[Collected data entries]
● ● ●

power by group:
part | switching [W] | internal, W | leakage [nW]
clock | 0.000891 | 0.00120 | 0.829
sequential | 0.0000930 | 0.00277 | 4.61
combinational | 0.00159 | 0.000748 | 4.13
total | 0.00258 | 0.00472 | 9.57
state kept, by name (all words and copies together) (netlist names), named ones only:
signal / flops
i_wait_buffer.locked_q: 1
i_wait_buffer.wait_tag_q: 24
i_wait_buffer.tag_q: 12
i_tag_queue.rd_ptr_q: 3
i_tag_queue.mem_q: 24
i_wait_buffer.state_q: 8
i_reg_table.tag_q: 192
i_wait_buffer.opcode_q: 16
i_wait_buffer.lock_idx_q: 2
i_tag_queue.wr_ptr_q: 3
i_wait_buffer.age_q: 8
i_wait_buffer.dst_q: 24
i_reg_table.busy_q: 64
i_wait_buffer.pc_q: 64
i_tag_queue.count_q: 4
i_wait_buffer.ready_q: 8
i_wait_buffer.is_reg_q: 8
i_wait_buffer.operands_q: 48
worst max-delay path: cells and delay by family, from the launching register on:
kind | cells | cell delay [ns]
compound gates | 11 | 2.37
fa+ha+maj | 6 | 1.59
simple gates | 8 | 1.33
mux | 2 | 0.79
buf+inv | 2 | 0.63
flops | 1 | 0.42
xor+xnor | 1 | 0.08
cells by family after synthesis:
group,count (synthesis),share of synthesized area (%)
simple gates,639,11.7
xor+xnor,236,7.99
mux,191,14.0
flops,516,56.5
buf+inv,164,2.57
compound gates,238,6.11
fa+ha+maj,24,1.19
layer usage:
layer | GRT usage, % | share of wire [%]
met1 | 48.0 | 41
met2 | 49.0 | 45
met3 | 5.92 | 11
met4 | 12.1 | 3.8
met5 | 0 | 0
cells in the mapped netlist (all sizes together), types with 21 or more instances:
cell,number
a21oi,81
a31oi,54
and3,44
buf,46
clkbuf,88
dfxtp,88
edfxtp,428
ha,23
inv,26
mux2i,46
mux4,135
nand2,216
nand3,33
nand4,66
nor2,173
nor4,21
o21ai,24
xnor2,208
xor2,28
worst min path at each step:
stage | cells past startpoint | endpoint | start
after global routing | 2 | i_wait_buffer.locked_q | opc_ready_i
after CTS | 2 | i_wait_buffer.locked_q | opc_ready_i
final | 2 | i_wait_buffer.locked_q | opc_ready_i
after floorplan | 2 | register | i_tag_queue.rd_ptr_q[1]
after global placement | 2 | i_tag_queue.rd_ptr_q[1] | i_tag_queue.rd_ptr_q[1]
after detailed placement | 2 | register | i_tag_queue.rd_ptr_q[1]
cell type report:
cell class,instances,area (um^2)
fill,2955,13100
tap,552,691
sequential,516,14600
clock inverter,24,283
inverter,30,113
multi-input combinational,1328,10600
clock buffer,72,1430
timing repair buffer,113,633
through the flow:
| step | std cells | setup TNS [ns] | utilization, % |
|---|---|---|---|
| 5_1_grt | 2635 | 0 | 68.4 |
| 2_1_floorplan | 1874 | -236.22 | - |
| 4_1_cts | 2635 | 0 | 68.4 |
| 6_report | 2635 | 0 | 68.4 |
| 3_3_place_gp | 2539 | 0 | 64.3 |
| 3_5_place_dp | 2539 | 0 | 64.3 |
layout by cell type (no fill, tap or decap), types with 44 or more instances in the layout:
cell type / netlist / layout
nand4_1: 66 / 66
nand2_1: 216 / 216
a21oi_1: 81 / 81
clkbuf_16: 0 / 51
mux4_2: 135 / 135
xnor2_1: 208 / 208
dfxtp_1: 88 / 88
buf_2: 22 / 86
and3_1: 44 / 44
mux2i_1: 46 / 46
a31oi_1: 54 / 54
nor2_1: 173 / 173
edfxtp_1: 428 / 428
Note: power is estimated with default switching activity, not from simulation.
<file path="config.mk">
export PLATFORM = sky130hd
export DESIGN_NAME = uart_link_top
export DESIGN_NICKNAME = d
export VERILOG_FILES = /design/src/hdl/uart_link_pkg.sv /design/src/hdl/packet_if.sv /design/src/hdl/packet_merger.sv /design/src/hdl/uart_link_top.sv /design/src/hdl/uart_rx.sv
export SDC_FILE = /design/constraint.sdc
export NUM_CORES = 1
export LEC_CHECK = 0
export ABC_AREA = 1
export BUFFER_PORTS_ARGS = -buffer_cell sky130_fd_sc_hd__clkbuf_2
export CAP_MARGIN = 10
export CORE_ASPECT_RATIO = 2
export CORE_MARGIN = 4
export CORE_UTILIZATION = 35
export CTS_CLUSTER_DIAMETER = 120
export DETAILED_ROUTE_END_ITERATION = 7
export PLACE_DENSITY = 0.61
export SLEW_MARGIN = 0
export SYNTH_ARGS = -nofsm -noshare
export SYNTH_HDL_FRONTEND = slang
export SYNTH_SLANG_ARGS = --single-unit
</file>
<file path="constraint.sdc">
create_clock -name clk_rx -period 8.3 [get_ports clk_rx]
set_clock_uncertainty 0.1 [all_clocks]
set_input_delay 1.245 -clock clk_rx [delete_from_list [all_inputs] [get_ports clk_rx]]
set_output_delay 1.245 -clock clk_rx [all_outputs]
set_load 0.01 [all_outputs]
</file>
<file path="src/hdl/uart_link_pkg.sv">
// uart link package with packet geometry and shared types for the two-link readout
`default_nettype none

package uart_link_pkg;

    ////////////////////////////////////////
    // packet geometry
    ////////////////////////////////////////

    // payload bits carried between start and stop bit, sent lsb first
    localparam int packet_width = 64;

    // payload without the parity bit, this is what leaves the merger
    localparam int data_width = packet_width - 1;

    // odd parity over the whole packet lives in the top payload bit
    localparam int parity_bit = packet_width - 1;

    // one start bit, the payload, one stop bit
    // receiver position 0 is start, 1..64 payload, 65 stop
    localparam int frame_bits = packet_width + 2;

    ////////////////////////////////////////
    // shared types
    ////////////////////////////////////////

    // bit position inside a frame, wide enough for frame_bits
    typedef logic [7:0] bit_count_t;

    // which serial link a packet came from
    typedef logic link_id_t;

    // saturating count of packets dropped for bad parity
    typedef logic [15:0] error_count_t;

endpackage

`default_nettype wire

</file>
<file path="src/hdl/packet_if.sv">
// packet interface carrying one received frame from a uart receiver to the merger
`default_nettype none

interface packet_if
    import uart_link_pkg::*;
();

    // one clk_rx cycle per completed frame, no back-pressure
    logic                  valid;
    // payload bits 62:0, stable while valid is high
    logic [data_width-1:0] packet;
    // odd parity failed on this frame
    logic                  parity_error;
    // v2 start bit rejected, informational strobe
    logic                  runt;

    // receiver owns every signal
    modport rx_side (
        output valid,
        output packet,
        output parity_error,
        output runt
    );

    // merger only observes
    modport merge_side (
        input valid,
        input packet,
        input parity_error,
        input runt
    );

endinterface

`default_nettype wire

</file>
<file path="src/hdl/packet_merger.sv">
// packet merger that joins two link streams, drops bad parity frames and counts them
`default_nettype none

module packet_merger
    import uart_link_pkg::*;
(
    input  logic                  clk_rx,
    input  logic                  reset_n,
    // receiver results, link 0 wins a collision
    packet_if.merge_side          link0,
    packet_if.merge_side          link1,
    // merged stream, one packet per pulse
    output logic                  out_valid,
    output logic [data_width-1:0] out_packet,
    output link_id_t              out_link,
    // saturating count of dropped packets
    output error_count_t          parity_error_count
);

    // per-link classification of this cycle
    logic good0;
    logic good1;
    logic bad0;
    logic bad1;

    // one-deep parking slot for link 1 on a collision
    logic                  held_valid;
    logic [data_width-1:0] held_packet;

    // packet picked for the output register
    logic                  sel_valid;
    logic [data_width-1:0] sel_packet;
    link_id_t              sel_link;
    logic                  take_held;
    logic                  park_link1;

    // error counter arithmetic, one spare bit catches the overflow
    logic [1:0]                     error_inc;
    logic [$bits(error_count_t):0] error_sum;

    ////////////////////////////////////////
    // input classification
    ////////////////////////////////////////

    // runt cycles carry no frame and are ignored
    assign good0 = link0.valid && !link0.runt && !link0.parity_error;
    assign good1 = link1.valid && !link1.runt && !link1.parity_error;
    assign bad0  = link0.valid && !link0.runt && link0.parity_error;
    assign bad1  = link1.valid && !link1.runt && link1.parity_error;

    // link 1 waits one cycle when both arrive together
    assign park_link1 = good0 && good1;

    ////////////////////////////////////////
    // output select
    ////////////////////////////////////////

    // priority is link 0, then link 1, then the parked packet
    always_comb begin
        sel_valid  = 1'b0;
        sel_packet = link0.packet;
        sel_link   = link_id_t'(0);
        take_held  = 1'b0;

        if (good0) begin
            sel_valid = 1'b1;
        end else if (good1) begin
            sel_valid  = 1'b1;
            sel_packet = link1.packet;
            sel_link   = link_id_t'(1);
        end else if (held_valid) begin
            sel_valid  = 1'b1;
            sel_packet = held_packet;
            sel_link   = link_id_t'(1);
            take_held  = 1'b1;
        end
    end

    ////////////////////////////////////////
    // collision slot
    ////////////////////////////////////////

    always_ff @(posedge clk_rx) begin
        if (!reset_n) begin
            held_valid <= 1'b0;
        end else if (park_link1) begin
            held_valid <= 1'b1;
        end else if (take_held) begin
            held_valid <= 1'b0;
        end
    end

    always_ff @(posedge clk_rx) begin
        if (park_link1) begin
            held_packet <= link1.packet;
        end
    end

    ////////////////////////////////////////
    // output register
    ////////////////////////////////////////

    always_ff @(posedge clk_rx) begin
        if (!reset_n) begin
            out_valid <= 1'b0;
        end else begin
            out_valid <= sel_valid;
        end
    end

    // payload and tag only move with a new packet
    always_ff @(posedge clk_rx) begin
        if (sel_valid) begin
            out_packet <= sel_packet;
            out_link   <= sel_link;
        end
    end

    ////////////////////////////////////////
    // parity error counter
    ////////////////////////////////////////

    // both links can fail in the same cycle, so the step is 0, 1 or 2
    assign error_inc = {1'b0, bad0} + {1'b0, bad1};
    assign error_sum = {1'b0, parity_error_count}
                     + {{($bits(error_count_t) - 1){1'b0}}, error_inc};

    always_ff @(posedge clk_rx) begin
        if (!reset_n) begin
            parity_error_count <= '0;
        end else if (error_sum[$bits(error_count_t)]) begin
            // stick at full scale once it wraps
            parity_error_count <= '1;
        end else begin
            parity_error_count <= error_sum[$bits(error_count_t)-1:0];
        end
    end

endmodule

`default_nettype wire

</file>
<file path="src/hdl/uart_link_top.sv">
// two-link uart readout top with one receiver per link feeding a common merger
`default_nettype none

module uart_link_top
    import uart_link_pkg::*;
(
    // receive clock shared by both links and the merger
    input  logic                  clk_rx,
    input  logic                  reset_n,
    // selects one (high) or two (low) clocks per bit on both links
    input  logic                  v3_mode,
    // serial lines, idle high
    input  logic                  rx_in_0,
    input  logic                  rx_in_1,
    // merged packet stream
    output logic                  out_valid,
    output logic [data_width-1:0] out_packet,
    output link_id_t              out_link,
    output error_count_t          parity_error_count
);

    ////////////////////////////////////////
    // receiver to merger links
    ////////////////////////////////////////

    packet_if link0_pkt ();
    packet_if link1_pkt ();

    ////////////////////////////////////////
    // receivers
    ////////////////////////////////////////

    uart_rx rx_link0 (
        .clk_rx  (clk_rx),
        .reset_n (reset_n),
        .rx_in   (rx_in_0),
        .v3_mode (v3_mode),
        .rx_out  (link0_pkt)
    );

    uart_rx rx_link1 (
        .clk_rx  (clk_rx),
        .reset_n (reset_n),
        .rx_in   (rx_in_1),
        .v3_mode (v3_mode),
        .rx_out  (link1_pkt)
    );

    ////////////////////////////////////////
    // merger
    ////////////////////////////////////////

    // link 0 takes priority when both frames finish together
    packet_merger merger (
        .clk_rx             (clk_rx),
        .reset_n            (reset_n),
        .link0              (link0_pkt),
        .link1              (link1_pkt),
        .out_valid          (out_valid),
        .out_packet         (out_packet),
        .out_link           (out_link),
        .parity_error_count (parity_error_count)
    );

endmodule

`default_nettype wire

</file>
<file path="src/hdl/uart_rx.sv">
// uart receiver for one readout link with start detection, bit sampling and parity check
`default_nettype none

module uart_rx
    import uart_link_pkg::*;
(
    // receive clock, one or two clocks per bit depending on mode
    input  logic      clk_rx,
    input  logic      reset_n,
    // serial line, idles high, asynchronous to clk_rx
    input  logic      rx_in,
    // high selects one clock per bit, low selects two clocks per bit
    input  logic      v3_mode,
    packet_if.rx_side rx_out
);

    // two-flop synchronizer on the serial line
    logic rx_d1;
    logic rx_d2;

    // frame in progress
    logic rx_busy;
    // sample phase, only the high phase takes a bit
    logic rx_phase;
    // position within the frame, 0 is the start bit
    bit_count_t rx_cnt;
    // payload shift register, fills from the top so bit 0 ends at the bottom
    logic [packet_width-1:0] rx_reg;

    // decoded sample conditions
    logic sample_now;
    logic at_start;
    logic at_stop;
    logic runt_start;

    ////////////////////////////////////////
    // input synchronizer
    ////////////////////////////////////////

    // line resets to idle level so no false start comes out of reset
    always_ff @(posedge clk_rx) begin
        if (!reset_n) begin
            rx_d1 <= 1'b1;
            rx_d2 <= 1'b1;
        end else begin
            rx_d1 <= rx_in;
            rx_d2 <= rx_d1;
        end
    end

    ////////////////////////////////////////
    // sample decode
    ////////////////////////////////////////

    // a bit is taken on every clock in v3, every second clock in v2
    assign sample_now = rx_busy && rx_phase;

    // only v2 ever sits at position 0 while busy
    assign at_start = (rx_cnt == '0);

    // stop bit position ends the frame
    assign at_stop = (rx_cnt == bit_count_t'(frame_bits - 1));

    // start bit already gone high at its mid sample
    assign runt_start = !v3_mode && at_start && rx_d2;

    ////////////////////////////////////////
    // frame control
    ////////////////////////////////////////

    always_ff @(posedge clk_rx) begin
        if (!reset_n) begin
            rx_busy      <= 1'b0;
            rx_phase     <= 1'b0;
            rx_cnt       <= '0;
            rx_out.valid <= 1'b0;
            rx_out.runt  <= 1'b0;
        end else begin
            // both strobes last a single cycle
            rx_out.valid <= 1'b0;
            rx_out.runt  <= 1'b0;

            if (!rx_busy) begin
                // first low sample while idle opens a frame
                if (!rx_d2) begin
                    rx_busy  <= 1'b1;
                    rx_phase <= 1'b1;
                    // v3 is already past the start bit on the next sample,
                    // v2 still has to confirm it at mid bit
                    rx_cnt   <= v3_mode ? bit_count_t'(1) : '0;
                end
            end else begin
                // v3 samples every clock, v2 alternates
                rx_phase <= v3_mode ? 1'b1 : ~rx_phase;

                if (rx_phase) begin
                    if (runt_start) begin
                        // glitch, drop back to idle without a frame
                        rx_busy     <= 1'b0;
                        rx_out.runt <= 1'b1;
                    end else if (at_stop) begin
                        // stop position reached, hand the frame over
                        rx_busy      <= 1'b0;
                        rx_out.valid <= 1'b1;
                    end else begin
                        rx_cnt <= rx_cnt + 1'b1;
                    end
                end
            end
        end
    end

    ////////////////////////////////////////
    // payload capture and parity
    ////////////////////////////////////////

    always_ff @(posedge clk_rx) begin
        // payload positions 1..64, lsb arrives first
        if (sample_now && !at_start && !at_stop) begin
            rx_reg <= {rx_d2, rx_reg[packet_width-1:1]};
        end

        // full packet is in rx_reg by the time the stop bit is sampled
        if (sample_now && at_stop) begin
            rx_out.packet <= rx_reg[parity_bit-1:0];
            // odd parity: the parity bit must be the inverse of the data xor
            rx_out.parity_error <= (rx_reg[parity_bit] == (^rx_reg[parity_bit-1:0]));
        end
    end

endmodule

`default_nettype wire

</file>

● ● ●

Retype exactly the lines of the data above that fall between the line with "i_tag_queue.count_q: 4" and the line with "compound gates | 11 | 2.37", inclusive, and add nothing.

i_tag_queue.count_q: 4
i_wait_buffer.ready_q: 8
i_wait_buffer.is_reg_q: 8
i_wait_buffer.operands_q: 48
worst max-delay path: cells and delay by family, from the launching register on:
kind | cells | cell delay [ns]
compound gates | 11 | 2.37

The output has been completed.